A member of the Commission on the Uzbekistan side was also professor Dilrom Inotajewa. The secretaries will be: on the Polish side — Dmitrij Panto, PhD, employee of the Museum of the Second World War, and on the Uzbekistan side — Kamoła Saipowa, PhD, Head of the Department of Modern History of Uzbekistan, National University of Uzbekistan named after Mirzo Ulugbek in Tashkent.

The aim of the Polish-Uzbekistan Historical Commission will be to search for historical sources and exchange materials between Polish and Uzbekistan scientists, conduct joint research, develop cooperation in the field of science, education and popularization of knowledge.

— In view of the difficulty with reaching the Russian, Belarusian and, due to the war, also Ukrainian archives, we are looking for new opportunities, we are opening up to Central Asia — said just before signing the agreement, the director of the Sybir Memorial Museum, professor Wojciech Śleszyński. There is a huge amount of documents about Poles in Uzbekistan. After all, that is where Anders’ Army units were formed — he reminded. — Thanks to the signed agreements, we will obtain materials that are not yet known. We will be able to actively explore the fate of people who ended up in Uzbekistan. Their descendants wait for this information in Poland.

— The next stage will be inviting researchers from research centers in Uzbekistan and Poland to cooperate — assured Professor Śleszyński.

— Cooperation involves reciprocity — stressed Grzegorz Berendt, PhD, DSc, Director of the Museum of the Second World War in Gdańsk. — It has already been said how much Poland can gain from this cooperation. For our part, as employees of museums, but also universities, we can vouch for the fact that our partners will receive all possible assistance from us in conducting research in Poland on topics important to the Uzbekistan side — he said.

— We are happy with establishing cooperation and the opportunity to come to Poland — said Tatiana Doroshenko, PhD, from the National University of Uzbekistan named after Mirzo Ulugbek in Tashkent. — We count on fruitful cooperation with the Sybir Memorial Museum and the Museum of the Second World War in Gdańsk — she added.

– ‘Both museums and our university play a very important role in their countries,’ — noted Professor Rahbar Murtazaeva. — There are a lot of materials about Poles in Uzbekistan archives. I assure you that we will help you reach documents that you do not know yet — she said. — As historians, we promise that we will help to enrich the collections of both museums. I also hope that young researchers will also be interested in the topic —said the Uzbekistan historian.
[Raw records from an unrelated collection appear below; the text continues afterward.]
## exp/amber
==> flow/design.v <==
`timescale 1ns / 1ns
    localparam int PREGS   = 128;
    localparam int PREG_W  = $clog2(PREGS);    
    localparam int ROB_DEPTH = 16;
    localparam int ROB_PTR_W = $clog2(ROB_DEPTH);
    typedef enum logic [3:0] {
        NA,
        ADD,
        SUB,
        ANDD,
        ORR,
        RSHIFT,
        SLTIU,
        LUI
    } ALUCTRL;
    typedef enum logic [3:0] {
        NOFUNC,
        ALU,
        MEM,
        BRANCH
    } FUNCU;
    typedef enum logic {
        BHW,
        WORD
    } MEMDATATYPE;
    typedef enum logic {
        STORE,
        LOAD
    } LOADSTORE;
    typedef struct packed {
        logic [31:0] instr;
        logic [31:0] pc;
    } fetch_t;
    typedef struct packed {
        logic [31:0] instr;
        logic [31:0] pc;         
        logic [6:0]  opcode;
        logic [4:0]  rs1;        
        logic        rs1Used;
        logic [4:0]  rs2;
        logic        rs2Used;
        logic [4:0]  rd;
        logic        rdUsed;
        logic [31:0] imm;
        logic        immUsed;
        logic        spec;
        logic        lsType;     
        logic        loadStore;  
        logic        branch;
        logic        jump;
        logic        speculative;
        logic [3:0]  aluop;
        logic [3:0]  funcU;
    } decode_t;
    typedef struct packed {
        logic [PREG_W-1:0] rs1;
        logic [PREG_W-1:0] rs2;
        logic [PREG_W-1:0] rd;
        logic [PREG_W-1:0] old_rd;
        logic [4:0] arch_rd;
        logic [31:0] pc;
        logic [6:0]  opcode;
        logic [31:0] imm;
        logic        imm_used;
        logic        rd_used;
        logic [3:0]  aluop;
        logic [3:0]  funcU;
        logic [1:0]  load_store_type;    
        logic        speculative;
        logic        jump;
        logic        branch;
    } rename_t;
    typedef struct packed {
        logic        valid;
        logic        ready;
        logic [PREG_W-1:0] rs1;
        logic [PREG_W-1:0] rs2;
        logic [PREG_W-1:0] rd;
        logic [PREG_W-1:0] old_rd;
        logic [ROB_PTR_W-1:0] ROB_tag;
        logic [ROB_PTR_W-1:0] ROB_tag_clone;  
        logic [31:0] pc;
        logic [6:0]  opcode;
        logic [31:0] imm;
        logic        imm_used;
        logic        rd_used;
        logic [3:0]  aluop;
        logic [3:0]  funcU;
        logic [1:0]  load_store_type;
        logic        speculative;
        logic        jump;
        logic        branch;
        logic [31:0] rs1_val;
        logic [31:0] rs2_val;
        logic        rs1_rdy;
        logic        rs2_rdy;
        logic [6:0]  rs1_tag;    
        logic [6:0]  rs2_tag;
    } rs_entry_t;
    typedef rs_entry_t dispatch_t;
    typedef struct packed {
        logic        valid;
        logic        completed;
        logic        has_dest;
        logic [4:0]        arch_rd;
        logic [PREG_W-1:0] dest_preg;
        logic [PREG_W-1:0] old_preg;
        logic        is_branch;
        logic [31:0] pc;
    } rob_entry_t;
    typedef struct packed {
        logic [PREG_W-1:0] rd_addr;
        logic [31:0] rs1_val;
        logic rs1_used;
        logic [31:0] rs2_val;
        logic rs2_used;
        logic [31:0] imm_val;
        logic imm_used;
        logic [3:0] aluop;
        logic [ROB_PTR_W-1:0] ROB_tag;
    } alu_entry_t;
    typedef struct packed {
        logic [PREG_W-1:0] rd_addr;
        logic [31:0] rd_val;
        logic completed;
        logic [ROB_PTR_W-1:0] ROB_tag;
    } alu_out_t;
    typedef struct packed {
        logic [PREG_W-1:0] rd_addr;
        logic [31:0] rs1_val;
        logic rs1_used;
        logic [31:0] rs2_val;
        logic rs2_used;
        logic [31:0] imm_val;
        logic imm_used;
        logic jump;
        logic branch;
        logic [31:0] pc;
        logic took_branch;
        logic [ROB_PTR_W-1:0] ROB_tag;
    } branch_entry_t;
    typedef struct packed {
        logic [PREG_W-1:0] rd_addr;
        logic [31:0] rd_val;
        logic [31:0] dest_addr;
        logic branch_taken;  
        logic completed;
        logic mispredict;
        logic [ROB_PTR_W-1:0] ROB_tag;
    } branch_out_t;
    typedef struct packed {
        logic [PREG_W-1:0] rd_addr;
        logic [31:0] rs1_val;
        logic rs1_used;
        logic [31:0] rs2_val;
        logic rs2_used;
        logic [31:0] imm_val;
        logic imm_used;
        logic lsType;  
        logic loadStore;  
        logic [31:0] pc;
        logic [ROB_PTR_W-1:0] ROB_tag;
    } lsu_entry_t;
    typedef struct packed {
        logic [PREG_W-1:0] rd_addr; 
        logic [31:0] rd_val;
        logic completed;
        logic [ROB_PTR_W-1:0] ROB_tag;
    } lsu_out_t;
    typedef struct packed {
        logic [PREG_W-1:0] rd_addr;      
        logic [31:0]       rd_val;       
        logic              completed;    
        logic              mispredict;   
        logic [ROB_PTR_W-1:0] ROB_tag;  
        logic              branch_taken;  
        logic [31:0]       dest_addr;     
        logic [1:0]        src_fu;        
    } wb_packet_t;
    localparam int RS_ENTRY_W     = 204;    
    localparam int FETCH_T_W      = 64;
    localparam int DECODE_T_W     = 136;
    localparam int RENAME_T_W     = 119;
    localparam int ALU_OUT_T_W    = 44;
    localparam int BRANCH_OUT_T_W = 78;
    localparam int LSU_OUT_T_W    = 44;
`timescale 1ns / 1ns
module prioritydecoder 
#(
    parameter WIDTH = 4
)(
    input logic [WIDTH-1:0] in,
    output logic [$clog2(WIDTH)-1:0] out,
    output logic valid
);
    always_comb begin
        valid = 1'b0;
        out   = '0;
        for (int i = WIDTH-1; i >= 0; i--) begin
            if (in[i] && !valid) begin
                valid = 1'b1;
                out   = i[$clog2(WIDTH)-1:0];  
            end
        end
    end
endmodule
`timescale 1ns / 1ns
 `timescale 1ns / 1ns
module reservation_station #(
    parameter int  RS_DEPTH   = 8
)(
    input  logic      clk_i,
    input  logic      rst_i,
    input  logic      recover_i,
    input  logic      disp_valid_i,
    output logic      disp_ready_o,
    input  logic [RS_ENTRY_W-1:0] disp_entry_i,    
    output logic      issue_valid_o,
    input  logic      issue_ready_i,
    output logic [RS_ENTRY_W-1:0] issue_entry_o,   
    input  logic       cdb_valid_i,
    input  logic [6:0] cdb_tag_i
);
    logic [RS_ENTRY_W-1:0] entries [RS_DEPTH];      
    rs_entry_t rd_tmp;                  
    rs_entry_t nx_tmp;                  
    logic [RS_ENTRY_W-1:0] entries_n [RS_DEPTH];
    logic [RS_DEPTH-1:0] valid_vec;
    logic [RS_DEPTH-1:0] ready_vec;
    always_comb begin
        for (int i = 0; i < RS_DEPTH; i++) begin
            rd_tmp       = entries[i];
            valid_vec[i] = rd_tmp.valid;
            ready_vec[i] = rd_tmp.rs1_rdy & rd_tmp.rs2_rdy;  
        end
    end
    logic [RS_DEPTH-1:0] free_mask; 
    assign free_mask = ~valid_vec;
    logic [$clog2(RS_DEPTH)-1:0] free_idx;
    logic have_free;
    prioritydecoder #(.WIDTH(RS_DEPTH)) u_dec_free (
        .in   (free_mask),
        .out  (free_idx),
        .valid(have_free)
    );
    assign disp_ready_o = have_free && !recover_i;
    wire do_insert = disp_valid_i && disp_ready_o;
    logic [RS_DEPTH-1:0] issue_mask;
    assign issue_mask = valid_vec & ready_vec;
    logic [$clog2(RS_DEPTH)-1:0] issue_idx;
    logic have_issue;
    prioritydecoder #(.WIDTH(RS_DEPTH)) u_dec_issue (
        .in   (issue_mask),
        .out  (issue_idx),
        .valid(have_issue)
    );
    logic                          hold_valid;      
    rs_entry_t                      hold_entry;      
    logic [$clog2(RS_DEPTH)-1:0]    hold_idx;        
    wire cand_valid = have_issue && !recover_i;      
    wire do_issue   = issue_valid_o && issue_ready_i;  
    always_ff @(posedge clk_i or posedge rst_i) begin
        if (rst_i) begin
            hold_valid <= 1'b0;                     
            hold_entry <= '0;                       
            hold_idx   <= '0;                       
        end else if (recover_i) begin
            hold_valid <= 1'b0;
            hold_entry <= '0;
            hold_idx   <= '0;
        end else begin
            if (!hold_valid && cand_valid) begin    
                hold_valid <= 1'b1;                 
                hold_entry <= entries[issue_idx];   
                hold_idx   <= issue_idx;            
            end
            if (hold_valid && issue_ready_i) begin  
                hold_valid <= 1'b0;                 
            end
        end
    end
    assign issue_valid_o = hold_valid && !recover_i;       
    assign issue_entry_o = hold_valid ? hold_entry : '0;   
    always_comb begin
        for (int i = 0; i < RS_DEPTH; i++) begin
            nx_tmp = entries[i];
            if (cdb_valid_i && nx_tmp.valid) begin
                if (!nx_tmp.rs1_rdy && (nx_tmp.rs1_tag == cdb_tag_i))
                    nx_tmp.rs1_rdy = 1'b1;
                if (!nx_tmp.rs2_rdy && (nx_tmp.rs2_tag == cdb_tag_i))
                    nx_tmp.rs2_rdy = 1'b1;
            end
            if (do_insert && (free_idx == i)) begin
                nx_tmp       = disp_entry_i;
                nx_tmp.valid = 1'b1;
            end
            if (do_issue && !(do_insert && (hold_idx == free_idx)) && (hold_idx == i)) begin
                nx_tmp.valid   = 1'b0;
                nx_tmp.rs1_rdy = 1'b0;
                nx_tmp.rs2_rdy = 1'b0;
            end
            entries_n[i] = nx_tmp;
        end
    end
    always_ff @(posedge clk_i or posedge rst_i) begin
        if (rst_i) begin
            for (int i = 0; i < RS_DEPTH; i++) begin
                entries[i] <= '0;
            end
        end else if (recover_i) begin
            for (int i = 0; i < RS_DEPTH; i++) begin
                entries[i] <= '0;
            end
        end else begin
            for (int i = 0; i < RS_DEPTH; i++) begin
                entries[i] <= entries_n[i];
            end
        end
    end
endmodule
Settings: LEC_CHECK=0, CAP_MARGIN=20, CORE_MARGIN=2, CORE_UTILIZATION=72, CTS_CLUSTER_DIAMETER=396, CTS_CLUSTER_SIZE=14, SETUP_SLACK_MARGIN=0.49, SLEW_MARGIN=20; clock period 3.3 ns.
run.sh (not shown) runs the stock make flow with config.mk's settings and CLKGATE_MAP_FILE=.
Inputs modified between exp/amber and exp/fjord:
- CORE_UTILIZATION changed from 72 to 35
- CTS_CLUSTER_DIAMETER removed (was 396)
- CTS_CLUSTER_SIZE removed (was 14)
- SETUP_SLACK_MARGIN removed (was 0.49)
- PLACE_DENSITY newly set to 0.55
- CORE_MARGIN changed from 2 to 4
- the clock period (ns, I/O delays scaled along) changed from 3.3 to 10.0
Results
- Relative to exp/amber, the cell area of exp/fjord is higher by about 2.3%.
- Number of setup violations in the final report came out exactly the same in exp/fjord and exp/amber.
- When exp/fjord is set beside exp/amber, its share of the cycle needed by the critical path after routing turns out to be 34 points smaller.
[inputs] exp/maple vs exp/fjord
- putting SETUP_SLACK_MARGIN at 0.78 where nothing was set
- swapping 35 for 61 in CORE_UTILIZATION
- swapping 10.0 for 4.49 in the clock period (ns, I/O delays scaled along)
Findings:
- Row share of total power in combinational logic: exp/maple higher / exp/fjord lower
- Diff exp/fjord..exp/maple | number of buffers inserted by hold repair at cts | unchanged
- Least setup slack across all paths after layout deteriorates in exp/maple relative to exp/fjord.
- Between exp/fjord and exp/maple, number of nets in the finished design increased.
- Timing endpoint of the critical path: disp_ready_o -> exp/maple, issue_entry_o[108] -> exp/fjord
- exp/maple: full flow OK, the timing, DRC and antenna checks passed
- Worst hold-check path type = reg2reg: exp/fjord; worst hold-check path type = in2reg: exp/maple
- Min half-perimeter wire length after placement across exp/fjord and exp/maple: exp/maple
- exp/maple ends up with a fraction of power consumed by sequential logic that is 2.0 points higher than in exp/fjord.
- Taking exp/fjord as the reference, in exp/maple number of well taps lower, utilization higher, critical path depth higher.
- dfrtp_1 as the cell type of the slowest stage on the worst timing path was reported by exp/maple, and dfrtp_4 by exp/fjord.
Relative to exp/maple, the following input files were edited for exp/cedar:
- CORE_UTILIZATION: 61 -> 72
- PLACE_DENSITY: 0.55 -> unset
- CORE_MARGIN: 4 -> 2
- CTS_CLUSTER_SIZE: unset -> 14
- SETUP_SLACK_MARGIN: 0.78 -> 0.48
- HOLD_SLACK_MARGIN: unset -> -0.09
- the clock period (ns, I/O delays scaled along): 4.49 -> 3.28
### Flow results
Delta(register-to-register slack, exp/cedar - exp/maple) < 0
Compared with exp/maple, exp/cedar shows a smallest setup slack after layout that is 540 ps lower.
exp/cedar vs exp/maple — via count of the first global-routing pass climbed by a few percent
Taking exp/maple as the reference point, the routed wire length per instance of exp/cedar rises by about 1.6%.
diff inputs: exp/cedar => exp/yarrow
- swapping -0.09 for 0.3 in HOLD_SLACK_MARGIN
- putting CTS_CLUSTER_DIAMETER at 354 where nothing was set
- swapping 14 for 15 in CTS_CLUSTER_SIZE
- swapping 0.48 for 0.49 in SETUP_SLACK_MARGIN
[summary]
- exp/yarrow finished every stage; the final checks, however, were not passed, the failures being slew limit.
- exp/yarrow against exp/cedar: register-to-register slack saw little to no change, all-layer global routing usage fell 0.72 points, sequential share of cell area up 1.3 points, layout sequential cell count closely matched the old numbers, part of the power in the clock network down 7.2 points.
- Measured against each other, exp/yarrow and exp/cedar differ in setup slack, the higher figure coming from exp/yarrow.
- Between exp/cedar and exp/yarrow, transition time at the pin with the least slew margin increased.
- exp/yarrow — final antenna diode count 1 higher, exp/cedar as reference
- Relative to exp/cedar, the total power draw measured on exp/yarrow has decreased by more than 10%.
#### Input delta (exp/delta over exp/yarrow)
- CTS_CLUSTER_DIAMETER removed (was 354)
- CORE_UTILIZATION changed from 72 to 57
- HOLD_SLACK_MARGIN removed (was 0.3)
- SETUP_SLACK_MARGIN changed from 0.49 to 1.79
- CTS_CLUSTER_SIZE removed (was 15)
- the clock period (ns, I/O delays scaled along) changed from 3.28 to 7.21
exp/delta — overall power consumption about 50% lower, exp/yarrow as reference
Diff exp/yarrow -> exp/delta: global-route wire length before repair increased by 11 mm relative to the old numbers, overall routed net length went up 3.2%, sequential group share of total power went down by 6.4 points.
Comparing exp/delta against exp/yarrow, there is no change at all in yosys stat cell total.
exp/delta closes out successfully: all stages finished, all timing, DRC and antenna checks passed.
Per the comparison of exp/delta with exp/yarrow, worst-case headroom to the max-slew limit up 33 points; HPWL after detailed placement down 4.7 mm.
Delta (exp/delta minus exp/yarrow): all-layer global routing usage saw a decrease; area growth from synthesis to final layout increased 0.90 points; number of diodes added for antenna fixing decreased by 16 relative to the old numbers.
Power and IR drop assume default switching activity.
Reaching historical sources from Uzbekistan is very important for Polish scientists, especially those who are concerned with the subject of Sybir and the history of Anders’ Army.

Among others, the units of so-called General Anders’ Army were formed in the Uzbekistan SSR. In 1942, Sybiraks from all over the Soviet Union came there, who heard the news about the chance to leave the USSR in the ranks of the Polish Armed Forces. Many of them were exhausted by hunger, slave labor and disease. Unable to go further, they rested in Uzbekistan soil. Today, there are 17 Polish cemeteries with 2100 graves in Uzbekistan.